The red striped awning that hangs indoors over the food counter echoes the awning over the front door of the original bakery. The marble countertops and the chalkboards high on the wall also recall the style of the downtown store. The outdoor-café style chairs are shared with other Costeaux locations, and the round tabletops are giant yellow Costeaux labels. 

Gattuso notes that they needed a non-commercial look overall, “more authentic café style,” and the ceiling was an important element of that. The rest of the building’s retail spaces all have flat white mineral fiber tile ceilings, and neither bakery owner nor designer was willing to settle for that. 

Costeaux CEO Will Seppi felt that “it was important to pick out something that was complementary to the design and not just have a flat look, something to fit in with our brand and our theme, playing into our French heritage.”  

Gina Gattuso was familiar with Ceilume thermoformed decorative ceilings from previous projects, and picked out a pattern called Stratford, in white, to add style and European flavor. She liked its similarity to classic stamped-tin ceilings. Stratford tiles are available in both two-by-two and two-by-four sizes, so Costeaux was able to match the room’s two-by-four grid. 

Problem Solved 

Seppi and his team liked the resulting look very much, but a problem developed that was specific to the location.  

“We ended up having issues that had to do with the air movement,” Seppi says. “When the doors were opened, tiles popped up and fell out.” 

The location is subject to very windy conditions generally, usually at the most severe during the Fall. When the front door was opened, a stiff gust of wind could come into the store with enough force to lift some of the lightweight tiles out of position. When the wind was cut off and the tiles settled back, they sometimes fell out of the grid. There were also sudden air-pressure shifts in the bakery space when the doors of the adjacent hangar were opened. 

Seppi struggled with the falling ceiling tiles for several years. They tried adding some common flat mineral fiber tiles on top of their decorative ceiling, to weigh down the tiles, but certain positions in the grid still fell out. They tried to tape them in place. Nothing worked. The one thing they did not try to do was to contact the manufacturer for help. 

Fortunately, the manufacturer, Ceilume, was located just 14 miles away, and Ceilume found them. A company executive was getting a pre-flight coffee, saw the problem, and started a discussion in the factory about getting it fixed. 

Ceilume proposed a re-design of the ceiling, replacing the lightweight Stratford panels with Cambridge, a style that is very similar in appearance, but twice the thickness and approved for use as refacing panels, where they are installed below mineral fiber panels.  

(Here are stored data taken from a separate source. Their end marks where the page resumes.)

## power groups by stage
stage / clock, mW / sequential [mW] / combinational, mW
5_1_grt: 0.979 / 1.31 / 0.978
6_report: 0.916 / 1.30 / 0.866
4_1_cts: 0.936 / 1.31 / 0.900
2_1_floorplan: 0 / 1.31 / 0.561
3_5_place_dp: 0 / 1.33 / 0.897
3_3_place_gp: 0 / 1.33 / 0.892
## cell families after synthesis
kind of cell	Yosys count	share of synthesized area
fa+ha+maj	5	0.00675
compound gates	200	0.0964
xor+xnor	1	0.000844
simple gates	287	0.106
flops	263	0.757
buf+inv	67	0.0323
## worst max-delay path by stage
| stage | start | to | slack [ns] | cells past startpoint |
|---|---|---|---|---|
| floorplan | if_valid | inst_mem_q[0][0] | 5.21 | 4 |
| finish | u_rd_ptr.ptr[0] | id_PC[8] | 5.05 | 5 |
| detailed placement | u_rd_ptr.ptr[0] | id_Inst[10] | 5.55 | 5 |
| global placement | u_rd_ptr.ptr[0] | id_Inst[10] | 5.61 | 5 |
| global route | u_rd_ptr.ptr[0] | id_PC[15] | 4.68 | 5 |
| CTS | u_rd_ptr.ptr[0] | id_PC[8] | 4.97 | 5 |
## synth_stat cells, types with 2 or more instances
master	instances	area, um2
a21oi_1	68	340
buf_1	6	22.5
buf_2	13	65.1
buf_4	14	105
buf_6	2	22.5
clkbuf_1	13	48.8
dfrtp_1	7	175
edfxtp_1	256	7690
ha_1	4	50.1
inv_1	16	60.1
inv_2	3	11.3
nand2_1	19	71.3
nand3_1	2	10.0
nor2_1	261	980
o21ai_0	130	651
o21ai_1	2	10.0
===== src/rtl/coin_panel_ctrl.sv =====
// rtl/coin_panel_ctrl.sv - front-panel and coin-acceptor controller for the washing machine controller
//
// Tracks paid credit, prices the latched mode, raises start for a whole run,
// and meters coin ejection for refunds and rejected coins.
//
// Ports:
//   clk, rst              clock (rising edge), asynchronous active-high reset
//   coin_in               one-cycle pulse per inserted coin
//   mode_sel, mode_req    panel selector (00 none, 01..11 mode1..3) and latch pulse
//   start_req, cancel_req panel button pulses
//   idle_op, coin_rtrn    status from the washing machine controller
//   start                 level, high for the whole run
//   cancel                one-cycle pulse to the controller during a run
//   mode1..mode3          one-hot latched mode
//   credit                current credit in coins
//   coin_eject            one-cycle pulse per returned coin
//   coin_block            coin slot shutter closed (RUNNING, REFUND)
//   ready, busy           ARMED / RUNNING-or-REFUND indicators
module coin_panel_ctrl #(
  parameter int PRICE1    = 2,
  parameter int PRICE2    = 3,
  parameter int PRICE3    = 5,
  parameter int CREDIT_W  = 4,
  parameter int EJECT_GAP = 3
) (
  input  logic                clk,
  input  logic                rst,
  input  logic                coin_in,
  input  logic [1:0]          mode_sel,
  input  logic                mode_req,
  input  logic                start_req,
  input  logic                cancel_req,
  input  logic                idle_op,
  input  logic                coin_rtrn,
  output logic                start,
  output logic                cancel,
  output logic                mode1,
  output logic                mode2,
  output logic                mode3,
  output logic [CREDIT_W-1:0] credit,
  output logic                coin_eject,
  output logic                coin_block,
  output logic                ready,
  output logic                busy
);

  localparam int GAP_W = (EJECT_GAP > 1) ? $clog2(EJECT_GAP + 1) : 1;
  localparam logic [CREDIT_W-1:0] MAX_CREDIT = '1;

  typedef enum logic [2:0] {
    S_IDLE,
    S_SELECT,
    S_ARMED,
    S_RUNNING,
    S_REFUND
  } state_t;

  state_t              state_q, state_d;
  logic [1:0]          mode_q, mode_d, mode_new;
  logic                seen_busy_q, seen_busy_d;
  logic [GAP_W-1:0]    gap_q, gap_d;
  logic [CREDIT_W-1:0] credit_d;
  logic                start_d, cancel_d, eject_d;
  logic                coin_ok;
  logic [CREDIT_W:0]   cur_price, new_price, credit_eff, credit_left;
  logic [CREDIT_W-1:0] credit_back;

  function automatic logic [CREDIT_W:0] price_of(input logic [1:0] m);
    case (m)
      2'b01:   price_of = (CREDIT_W+1)'(PRICE1);
      2'b10:   price_of = (CREDIT_W+1)'(PRICE2);
      2'b11:   price_of = (CREDIT_W+1)'(PRICE3);
      default: price_of = '0;
    endcase
  endfunction

  // Credit arithmetic is one bit wider so coin+start can go below/above range safely.
  assign coin_ok     = coin_in && (credit != MAX_CREDIT);
  assign credit_eff  = {1'b0, credit} + {{CREDIT_W{1'b0}}, coin_ok};
  assign cur_price   = price_of(mode_q);
  assign mode_new    = mode_req ? mode_sel : mode_q;
  assign new_price   = price_of(mode_new);
  assign credit_left = credit_eff - cur_price;
  // Refund restores exactly what the start took, so it cannot exceed max credit.
  assign credit_back = credit + cur_price[CREDIT_W-1:0];

  always_comb begin
    state_d     = state_q;
    credit_d    = credit;
    mode_d      = mode_q;
    seen_busy_d = seen_busy_q;
    gap_d       = gap_q;
    start_d     = start;
    cancel_d    = 1'b0;
    eject_d     = 1'b0;

    case (state_q)
      S_IDLE, S_SELECT, S_ARMED: begin
        // A coin at max credit is handed straight back.
        eject_d = coin_in && !coin_ok;
        if (cancel_req) begin
          mode_d   = 2'b00;
          credit_d = credit_eff[CREDIT_W-1:0];
          gap_d    = '0;
          state_d  = (credit_eff != '0) ? S_REFUND : S_IDLE;
        end else if (start_req && (mode_q != 2'b00) && (credit_eff >= cur_price)) begin
          credit_d    = credit_left[CREDIT_W-1:0];
          start_d     = 1'b1;
          seen_busy_d = 1'b0;
          state_d     = S_RUNNING;
        end else begin
          credit_d = credit_eff[CREDIT_W-1:0];
          mode_d   = mode_new;
          if (mode_new == 2'b00)
            state_d = S_IDLE;
          else
            state_d = (credit_eff >= new_price) ? S_ARMED : S_SELECT;
        end
      end
      S_RUNNING: begin
        if (!idle_op) seen_busy_d = 1'b1;
        if (cancel_req) cancel_d = 1'b1;
        if (coin_rtrn) begin
          credit_d = credit_back;
          start_d  = 1'b0;
          gap_d    = '0;
          state_d  = S_REFUND;
        end else if (seen_busy_q && idle_op) begin
          // Controller went busy and came back idle: run finished.
          start_d = 1'b0;
          mode_d  = 2'b00;
          state_d = S_IDLE;
        end
      end
      S_REFUND: begin
        if (credit == '0) begin
          mode_d  = 2'b00;
          state_d = S_IDLE;
        end else if (gap_q == '0) begin
          eject_d  = 1'b1;
          credit_d = credit - 1'b1;
          gap_d    = GAP_W'(EJECT_GAP);
        end else begin
          gap_d = gap_q - 1'b1;
        end
      end
      default: state_d = S_IDLE;
    endcase
  end

  always_ff @(posedge clk or posedge rst) begin
    if (rst) begin
      state_q     <= S_IDLE;
      mode_q      <= 2'b00;
      seen_busy_q <= 1'b0;
      gap_q       <= '0;
      credit      <= '0;
      start       <= 1'b0;
      cancel      <= 1'b0;
      coin_eject  <= 1'b0;
      mode1       <= 1'b0;
      mode2       <= 1'b0;
      mode3       <= 1'b0;
      coin_block  <= 1'b0;
      ready       <= 1'b0;
      busy        <= 1'b0;
    end else begin
      state_q     <= state_d;
      mode_q      <= mode_d;
      seen_busy_q <= seen_busy_d;
      gap_q       <= gap_d;
      credit      <= credit_d;
      start       <= start_d;
      cancel      <= cancel_d;
      coin_eject  <= eject_d;
      mode1       <= (mode_d == 2'b01);
      mode2       <= (mode_d == 2'b10);
      mode3       <= (mode_d == 2'b11);
      coin_block  <= (state_d == S_RUNNING) || (state_d == S_REFUND);
      ready       <= (state_d == S_ARMED);
      busy        <= (state_d == S_RUNNING) || (state_d == S_REFUND);
    end
  end

endmodule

In addition, an air grate was added to help equalize pressure above and below the ceiling, light fixtures were centered within panels for a better appearance, and a few more mineral fiber tiles were added above, in places where they had previously been absent. This solution was executed with help from the factory, and it worked completely. Seppi reports no further problems with tiles lifting up in a strong gust.